Grammarly has shut down its "Expert Review" AI feature after it surfaced that the tool was presenting AI-generated edit suggestions as being "inspired by" real, named writers - without those writers ever agreeing to participate.
The feature worked like this: when users asked Grammarly to review their writing, the tool would attribute its suggestions to specific human experts, implying their editorial judgment shaped the feedback. Among those named were journalists at The Verge, including the publication's editor-in-chief. None of them had been contacted, compensated, or asked for permission.

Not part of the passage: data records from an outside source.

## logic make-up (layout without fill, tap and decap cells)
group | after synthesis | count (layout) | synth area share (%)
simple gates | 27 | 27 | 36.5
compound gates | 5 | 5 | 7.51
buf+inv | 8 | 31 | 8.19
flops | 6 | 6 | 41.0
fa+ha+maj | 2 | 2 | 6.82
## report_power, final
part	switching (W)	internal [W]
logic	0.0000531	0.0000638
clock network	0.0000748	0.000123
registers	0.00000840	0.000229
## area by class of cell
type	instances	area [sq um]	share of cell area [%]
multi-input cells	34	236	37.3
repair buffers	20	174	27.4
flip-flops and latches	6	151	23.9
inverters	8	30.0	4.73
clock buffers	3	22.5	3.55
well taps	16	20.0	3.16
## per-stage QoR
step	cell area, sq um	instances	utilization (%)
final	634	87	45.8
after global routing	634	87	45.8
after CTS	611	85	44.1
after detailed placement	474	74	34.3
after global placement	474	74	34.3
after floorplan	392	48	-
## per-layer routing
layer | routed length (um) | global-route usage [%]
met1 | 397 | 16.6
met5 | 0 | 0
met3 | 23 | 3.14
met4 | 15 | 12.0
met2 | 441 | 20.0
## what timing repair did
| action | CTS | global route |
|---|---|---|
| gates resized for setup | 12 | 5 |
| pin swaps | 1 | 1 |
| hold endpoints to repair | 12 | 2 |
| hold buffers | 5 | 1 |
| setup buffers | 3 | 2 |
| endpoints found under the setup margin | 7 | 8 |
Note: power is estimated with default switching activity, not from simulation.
File: src/design/asym_pkg.sv
package asym_pkg;

   // port widths on the two sides of the converter
   localparam int W_DATA_W = 32;
   localparam int R_DATA_W = 8;

   // one ram lane per narrow item in a wide word
   localparam int LANES      = W_DATA_W / R_DATA_W;
   localparam int LANE_SEL_W = $clog2(LANES);

   // 16 words, addressed by word on the write side and by byte on the read side
   localparam int WORD_ADDR_W = 4;
   localparam int BYTE_ADDR_W = WORD_ADDR_W + LANE_SEL_W;

   // ping-pong halves
   localparam int HALF_WORDS = 8;
   localparam int HALF_BYTES = HALF_WORDS * LANES;

   typedef struct packed {
      logic                   en;
      logic [WORD_ADDR_W-1:0] addr;
      logic [W_DATA_W-1:0]    data;
   } wr_req_t;

   typedef struct packed {
      logic                   en;
      logic [BYTE_ADDR_W-1:0] addr;
   } rd_req_t;

   typedef struct packed {
      logic [LANES-1:0]       en;
      logic [WORD_ADDR_W-1:0] addr;
      logic [W_DATA_W-1:0]    data;
   } lane_wr_t;

   typedef struct packed {
      logic [LANES-1:0]       en;
      logic [WORD_ADDR_W-1:0] addr;
   } lane_rd_t;

endpackage

File: src/design/frame_writer.sv
module frame_writer
   import asym_pkg::*;
(
   input  logic                clk_i,
   input  logic                rst_n_i,
   input  logic                in_valid_i,
   input  logic [W_DATA_W-1:0] in_data_i,
   input  logic                half_release_i,
   input  logic                release_half_i,
   output wr_req_t             wr_o,
   output logic                half_ready_o,
   output logic                ready_half_o,
   output logic                overflow_o
);

   logic [WORD_ADDR_W-1:0] wr_ptr;
   logic [1:0]             busy;
   logic                   tgt_half;
   logic                   accept;
   logic                   half_full;
   logic                   half_ready_q;
   logic                   ready_half_q;
   logic                   overflow_q;

   // msb of the word pointer picks the half
   assign tgt_half  = wr_ptr[WORD_ADDR_W-1];
   assign accept    = in_valid_i && !busy[tgt_half];
   // last word slot of the current half
   assign half_full = &wr_ptr[$clog2(HALF_WORDS)-1:0];

   // word goes straight into the ram at this edge
   assign wr_o.en   = accept;
   assign wr_o.addr = wr_ptr;
   assign wr_o.data = in_data_i;

   always_ff @(posedge clk_i) begin
      if (!rst_n_i) begin
         wr_ptr       <= '0;
         busy         <= '0;
         half_ready_q <= 1'b0;
         overflow_q   <= 1'b0;
      end else begin
         half_ready_q <= 1'b0;
         if (half_release_i) begin
            busy[release_half_i] <= 1'b0;
         end
         if (accept) begin
            wr_ptr <= wr_ptr + 1'b1;
            if (half_full) begin
               half_ready_q   <= 1'b1;
               busy[tgt_half] <= 1'b1;
            end
         end
         // word aimed at a half still being drained
         if (in_valid_i && busy[tgt_half]) begin
            overflow_q <= 1'b1;
         end
      end
   end

   // id travels with the pulse
   always_ff @(posedge clk_i) begin
      if (accept && half_full) begin
         ready_half_q <= tgt_half;
      end
   end

   assign half_ready_o = half_ready_q;
   assign ready_half_o = ready_half_q;
   assign overflow_o   = overflow_q;

   // a half is only handed over if it was free while it filled
   a_ready_free : assert property (@(posedge clk_i) disable iff (!rst_n_i)
      half_ready_o |-> $past(!busy[tgt_half]));

endmodule

File: src/design/asym_width_converter.sv
module asym_width_converter
   import asym_pkg::*;
(
   input  logic                clk_i,
   input  logic                rst_n_i,
   input  wr_req_t             wr_i,
   input  rd_req_t             rd_i,
   output lane_wr_t            lane_wr_o,
   output lane_rd_t            lane_rd_o,
   input  logic [W_DATA_W-1:0] lane_rdata_i,
   output logic [R_DATA_W-1:0] rdata_o
);

   logic [LANE_SEL_W-1:0] lane_sel_q;
   logic [W_DATA_W-1:0]   shifted;

   // wide write hits all lanes at once
   assign lane_wr_o.en   = {LANES{wr_i.en}};
   assign lane_wr_o.addr = wr_i.addr;
   assign lane_wr_o.data = wr_i.data;

   // narrow read enables a single lane, low bits pick it
   assign lane_rd_o.en   = {{(LANES - 1) {1'b0}}, rd_i.en} << rd_i.addr[LANE_SEL_W-1:0];
   assign lane_rd_o.addr = rd_i.addr[BYTE_ADDR_W-1:LANE_SEL_W];

   // lane select lines up with the registered ram output
   always_ff @(posedge clk_i) begin
      if (!rst_n_i) begin
         lane_sel_q <= '0;
      end else begin
         lane_sel_q <= rd_i.addr[LANE_SEL_W-1:0];
      end
   end

   assign shifted = lane_rdata_i >> (lane_sel_q * R_DATA_W);
   assign rdata_o = shifted[R_DATA_W-1:0];

   // a read never hits the word being written in the same cycle
   a_lane_wr_en : assert property (@(posedge clk_i) disable iff (!rst_n_i)
      !(wr_i.en && rd_i.en && lane_rd_o.addr == wr_i.addr));

endmodule

File: src/design/lane_ram.sv
module lane_ram
   import asym_pkg::*;
(
   input  logic                clk_i,
   input  lane_wr_t            lane_wr_i,
   input  lane_rd_t            lane_rd_i,
   output logic [W_DATA_W-1:0] rdata_o
);

   genvar l;

   generate
      for (l = 0; l < LANES; l++) begin : g_lane
         logic [R_DATA_W-1:0] mem [2**WORD_ADDR_W];
         logic [R_DATA_W-1:0] rdata_q;

         // byte slice l of the wide word
         always_ff @(posedge clk_i) begin
            if (lane_wr_i.en[l]) begin
               mem[lane_wr_i.addr] <= lane_wr_i.data[l*R_DATA_W +: R_DATA_W];
            end
         end

         // output holds while this lane is not read
         always_ff @(posedge clk_i) begin
            if (lane_rd_i.en[l]) begin
               rdata_q <= mem[lane_rd_i.addr];
            end
         end

         assign rdata_o[l*R_DATA_W +: R_DATA_W] = rdata_q;
      end
   endgenerate

   // narrow side reads one lane at a time
   a_one_lane_rd : assert property (@(posedge clk_i)
      $onehot0(lane_rd_i.en));

endmodule

File: src/design/byte_reader.sv
module byte_reader
   import asym_pkg::*;
(
   input  logic                clk_i,
   input  logic                rst_n_i,
   input  logic                half_ready_i,
   input  logic                ready_half_i,
   input  logic [R_DATA_W-1:0] rdata_i,
   output rd_req_t             rd_o,
   output logic                half_release_o,
   output logic                release_half_o,
   output logic                out_valid_o,
   output logic [R_DATA_W-1:0] out_data_o
);

   logic [1:0]                    pending;
   logic                          cur_half;
   logic [$clog2(HALF_BYTES)-1:0] byte_cnt;
   logic                          rd_en;
   logic                          last_rd;
   logic                          rd_q;
   logic                          last_q;
   logic                          last_half_q;

   // halves come strictly in turn, so only the current one matters
   assign rd_en   = pending[cur_half];
   assign last_rd = rd_en && (&byte_cnt);

   assign rd_o.en   = rd_en;
   assign rd_o.addr = {cur_half, byte_cnt};

   always_ff @(posedge clk_i) begin
      if (!rst_n_i) begin
         pending  <= '0;
         cur_half <= 1'b0;
         byte_cnt <= '0;
      end else begin
         if (half_ready_i) begin
            pending[ready_half_i] <= 1'b1;
         end
         if (rd_en) begin
            byte_cnt <= byte_cnt + 1'b1;
         end
         // counter wraps to 0, next half may start right away
         if (last_rd) begin
            pending[cur_half] <= 1'b0;
            cur_half          <= ~cur_half;
         end
      end
   end

   // strobes delayed to meet the byte coming back
   always_ff @(posedge clk_i) begin
      if (!rst_n_i) begin
         rd_q   <= 1'b0;
         last_q <= 1'b0;
      end else begin
         rd_q   <= rd_en;
         last_q <= last_rd;
      end
   end

   always_ff @(posedge clk_i) begin
      if (last_rd) begin
         last_half_q <= cur_half;
      end
   end

   assign out_valid_o    = rd_q;
   assign out_data_o     = rdata_i;
   assign half_release_o = last_q;
   assign release_half_o = last_half_q;

   // once started, a half is read without gaps
   a_no_gap : assert property (@(posedge clk_i) disable iff (!rst_n_i)
      (byte_cnt != '0) |-> rd_o.en && $past(rd_o.en));

endmodule

File: src/design/asym_stream_top.sv
module asym_stream_top
   import asym_pkg::*;
(
   input  logic                clk_i,
   input  logic                rst_n_i,
   input  logic                in_valid_i,
   input  logic [W_DATA_W-1:0] in_data_i,
   output logic                out_valid_o,
   output logic [R_DATA_W-1:0] out_data_o,
   output logic                overflow_o
);

   wr_req_t             wr_req;
   rd_req_t             rd_req;
   lane_wr_t            lane_wr;
   lane_rd_t            lane_rd;
   logic [W_DATA_W-1:0] lane_rdata;
   logic [R_DATA_W-1:0] rd_byte;
   logic                half_ready;
   logic                ready_half;
   logic                half_release;
   logic                release_half;

   frame_writer u_writer (
      .clk_i         (clk_i),
      .rst_n_i       (rst_n_i),
      .in_valid_i    (in_valid_i),
      .in_data_i     (in_data_i),
      .half_release_i(half_release),
      .release_half_i(release_half),
      .wr_o          (wr_req),
      .half_ready_o  (half_ready),
      .ready_half_o  (ready_half),
      .overflow_o    (overflow_o)
   );

   asym_width_converter u_conv (
      .clk_i       (clk_i),
      .rst_n_i     (rst_n_i),
      .wr_i        (wr_req),
      .rd_i        (rd_req),
      .lane_wr_o   (lane_wr),
      .lane_rd_o   (lane_rd),
      .lane_rdata_i(lane_rdata),
      .rdata_o     (rd_byte)
   );

   lane_ram u_ram (
      .clk_i    (clk_i),
      .lane_wr_i(lane_wr),
      .lane_rd_i(lane_rd),
      .rdata_o  (lane_rdata)
   );

   byte_reader u_reader (
      .clk_i         (clk_i),
      .rst_n_i       (rst_n_i),
      .half_ready_i  (half_ready),
      .ready_half_i  (ready_half),
      .rdata_i       (rd_byte),
      .rd_o          (rd_req),
      .half_release_o(half_release),
      .release_half_o(release_half),
      .out_valid_o   (out_valid_o),
      .out_data_o    (out_data_o)
   );

endmodule

File: config.mk
export PLATFORM = sky130hd
export DESIGN_NAME = asym_stream_top
export DESIGN_NICKNAME = d
export VERILOG_FILES = /design/src/design/asym_pkg.sv /design/src/design/frame_writer.sv /design/src/design/asym_width_converter.sv /design/src/design/lane_ram.sv /design/src/design/byte_reader.sv /design/src/design/asym_stream_top.sv
export SDC_FILE = /design/constraint.sdc
export NUM_CORES = 1
export LEC_CHECK = 0
export BUFFER_PORTS_ARGS = -buffer_cell sky130_fd_sc_hd__buf_2
export CAP_MARGIN = 15
export CORE_MARGIN = 2
export CORE_UTILIZATION = 51
export CTS_BUF_LIST = sky130_fd_sc_hd__clkbuf_8 sky130_fd_sc_hd__clkbuf_16
export DETAILED_ROUTE_END_ITERATION = 6
export GPL_TIMING_DRIVEN = 0
export MAX_ROUTING_LAYER = met4
export PLACE_DENSITY = 0.7
export SLEW_MARGIN = 15
export SYNTH_ARGS = -nofsm -noshare
export SYNTH_HDL_FRONTEND = slang
export SYNTH_SLANG_ARGS = --single-unit
File: constraint.sdc
create_clock -name clk_i -period 4 [get_ports clk_i]
set_input_delay 0.8 -clock clk_i [delete_from_list [all_inputs] [get_ports clk_i]]
set_output_delay 0.8 -clock clk_i [all_outputs]
set_load 0.005 [all_outputs]
==> qor.csv <==
stage;metric;value;unit
global_routing;grt_pass1_wl;71.7;mm
setup_path;arrival;3.44;ns
floorplan;coreArea;0.0420;mm²
cts;cts_tree;done;
global_routing;grt.busiest_layer;met2;
job;drv_cap;0;
sta;max_freq;318;MHz
cts;cts_buffers;56;
cts;post_cts_resized;0;
sta;max_slew_margin;0.421;
power_and_ir_drop;ir_drop;0.000388;V
sta;skew;0.0137;ns
yosys;synth_edf_count;546;
status;status;complete, no violations;
min_path;hold_class;reg2reg;
yosys;ys_ff_latch;566;
route;vias_per_cell;6.04;
route;vias;10760;
setup_path;crit_path_top_delay_cell;nor3_2;
route;drt_pass1_iterations;5;
yosys;ys_warn_count;0;
setup_path;crit_path_frequent_cell;buf_4;
setup_path;rrSetupSlack;0.86;ns
floorplan;initial_utilization;0.518;
cts;htreeDepth;2;
sta;rsz0062_at_grt;no;
sta;report.final.slew_viol_count;0;
floorplan;die_area;0.0444;mm²
global_routing;antenna_found_initial;3;
route;postRouteAntennaNets;0;
power_and_ir_drop;powerDensity;476;mW/mm²
sta;final-setup-viol-count;0;
route;wl_per_cell;27.5;µm
place;place_area;0.0233;mm²
cts;post_cts_buffers;0;
floorplan;row_count;75;
cells_and_area;finalInstanceArea;0.0251;mm²
setup_path;crit_type;reg2reg;
setup_path;cp-end-kind;flip-flop;
cts;path_clk_slew;0.06;ns
sta;setup_slack;0.859;ns
cts;clkLatencyLatePin;0.60;ns
yosys;synthFlopType;edfxtp_1;
yosys;postSynth.asyncResetShare;0;
yosys;synth.avg_cell_area;20.4;µm²
setup_path;cp.required;4.30;ns
route;drcViolationCount;0;
global_routing;grt_pass1_vias;10866;
setup_path;crit_chain;buf_2, mux2i_1, and2_1, buf_4, nand2_1, nor3_2, buf_4, buf_4;
yosys;syn-num-nets;1108;
floorplan;dieWidth;211;µm
cts;hold_buffers;0;
cts;cts_max_path_buffers;3;
place;port_buffers;44;
sta;tightestPinTransition;0.866;ns
yosys;netlist_area;0.0218;mm²
cells_and_area;fin_nets;1240;
global_routing;grt.total_usage;0.234;
place;pre_cts_ws;0.904;ns
sta;period_minus_slack;3.14;ns
global_routing;overflow;0;
floorplan;die_y;211;µm
setup_path;r2r-end;u_ram.g_lane[2].mem[1][5]$_DFFE_PP_;
global_routing;grt_max_degree;21;
cells_and_area;area_delta_synth_final;15.0;%
route;drt_iter0_drc;1349;
cts;cts_num_sinks;566;
global_routing;grt_use_met2;0.368;
floorplan;ioPinCount;45;
yosys;synth_seq_area_share;0.771;
cts;root_buffer;clkbuf_16;
sta;hold_violations;0;
setup_path;reg2reg_from;u_writer.wr_ptr[3]$_SDFFE_PN0P_;
power_and_ir_drop;leakage;8.01;nW
yosys;netlist_instances;1066;
yosys;synth_cell_type_count;42;
cells_and_area;drive_gt1_frac;0.238;
global_routing;grtUsageMet1;0.319;
route;drt-total-wl;49.0;mm
place;dp_hpwl;32.0;mm
sta;fin_crit_sh;0.785;
setup_path;crit_start;u_writer.wr_ptr[3]$_SDFFE_PN0P_;
setup_path;cp_max_fo;10;
setup_path;worstSetupEndpoint;u_ram.g_lane[2].mem[1][5]$_DFFE_PP_;
min_path;hold_depth;0;
setup_path;r2r_cells;8;
setup_path;start_kind;flip-flop;
place;gp_congestion;0.799;
global_routing;use_met3;0.0477;
setup_path;crit_path_max_incr_delay;0.70;ns
==> stage by stage <==
step	hold slack, ns	TNS (ns)	util	total power (W)	std cells
2_1_floorplan	0.403	0	-	0.00680	1066
3_3_place_gp	0.413	-608.31	0.539	0.00694	1649
3_5_place_dp	0.413	0	0.553	0.00697	1679
4_1_cts	0.428	0	0.596	0.0120	1777
5_1_grt	0.439	0	0.596	0.0123	1780
6_report	0.426	0	0.596	0.0119	1780
==> critical path: cells and delay by family (launching register included) <==
kind                   cells  cell delay, ns
AND/OR/NAND/NOR            3            1.13
multiplexers               1            0.43
buffers and inverters      4            0.94
flip-flops                 1            0.32
==> synthesized netlist by cell type, types with 4 or more instances <==
master,number,area [µm²]
and2_1,11,68.8
dfxtp_1,20,400
nor2b_1,9,56.3
buf_4,9,67.6
nand3_1,34,170
a22oi_1,79,593
clkbuf_1,8,30.0
buf_8,5,75.1
edfxtp_1,546,16400
buf_6,8,90.1
xnor2_1,4,35.0
and3_1,6,37.5
mux2i_1,106,1060
buf_2,21,105
mux2_2,4,45.0
nor2_1,17,63.8
mux4_2,73,1640
mux4_1,10,263
ha_1,7,87.6
nor3_1,5,25.0
nand2_1,43,161
a21oi_1,7,35.0
==> logic make-up after synthesis <==
group,Yosys count,share of synthesized area
xor gates and xnor gates,4,0.00161
and+or+nand+nor,133,0.0294
muxes,193,0.138
DFF,566,0.771
buffers and inverters,62,0.0211
AOI/OAI and AO/OA,101,0.0345
adders and majority gates,7,0.00402
==> placed cells by master (no fill, tap or decap), types with 11 or more instances in the layout <==
cell and n:
a22oi_1 79, and2_1 11, buf_2 65, buf_4 23, clkbuf_16 57, dfxtp_1 20, edfxtp_1 546, inv_1 16
mux2i_1 106, mux4_2 73, nand2_1 43, nand3_1 34, nor2_4 12
==> cell type report <==
| type | count | area [µm²] |
|---|---|---|
| Clock inverter | 39 | 324 |
| Fill cell | 2953 | 17000 |
| Timing Repair Buffer | 74 | 696 |
| Sequential cell | 566 | 16800 |
| Clock buffer | 59 | 1450 |
| Antenna cell | 3 | 7.51 |
| Buffer | 59 | 449 |
| Tap cell | 539 | 674 |
| Inverter | 3 | 11.3 |
| Multi-Input combinational cell | 438 | 4640 |
==> worst min path at each step <==
stage                                                    to  slack, ns                            start
final                     u_reader.release_half_o$_DFFE_PP_       0.43   u_reader.cur_half$_SDFFE_PN0P_
after global routing        u_writer.ready_half_o$_DFFE_PP_       0.44  u_writer.wr_ptr[3]$_SDFFE_PN0P_
after CTS                 u_reader.release_half_o$_DFFE_PP_       0.43   u_reader.cur_half$_SDFFE_PN0P_
after detailed placement  u_reader.release_half_o$_DFFE_PP_       0.41   u_reader.cur_half$_SDFFE_PN0P_
after global placement    u_reader.release_half_o$_DFFE_PP_       0.41   u_reader.cur_half$_SDFFE_PN0P_
after floorplan             u_writer.ready_half_o$_DFFE_PP_       0.40  u_writer.wr_ptr[3]$_SDFFE_PN0P_
==> flip-flops by register name, indices dropped and copies added (netlist names), 2 cells and up <==
name,count
u_writer.wr_ptr,4
u_reader.byte_cnt,5
u_reader.pending,2
u_conv.lane_sel_q,2
u_ram.g_lane.mem,512
u_ram.g_lane.rdata_q,32
u_writer.busy,2
==> routing by layer <==
metal  part of all wire  up-vias
met5                  0        -
met3              0.074       64
met1               0.42     5626
met2               0.49      429
li1                   -     4641
met4              0.019        0
==> power breakdown <==
part | internal (W) | leakage (nW) | switching [W] | total (W)
clock network | 0.00298 | 0.924 | 0.00212 | 0.00510
registers | 0.00657 | 5.09 | 0.0000141 | 0.00658
logic | 0.0000782 | 1.99 | 0.000180 | 0.000259
(Power assumes the default switching activity.)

Grammarly confirmed the decision in a statement, saying it would "reimagine the feature to make it more useful for users, while giving experts real control." The company framed the shutdown as a design rethink rather than an admission of wrongdoing, but the timeline speaks for itself: the feature disappeared shortly after journalists publicly flagged the issue.
This lands in a growing pile of cases where AI companies have treated real people's work, names, or likenesses as raw material. The difference here is the specificity. Grammarly wasn't just training on public writing - it was attaching individual names to AI output, creating the impression of endorsement. That crosses a line from "we trained on the internet" into something closer to unauthorized use of someone's professional identity.
For Grammarly's 30+ million daily users, the practical impact is minimal. Expert Review was a relatively new addition, and the core grammar and style tools remain unchanged. But the episode raises a question worth thinking about as more AI tools add "expert" or "personality" layers: whose voice is actually behind the suggestions, and did they agree to be there?
Grammarly says a redesigned version with proper expert controls is coming. No timeline was given.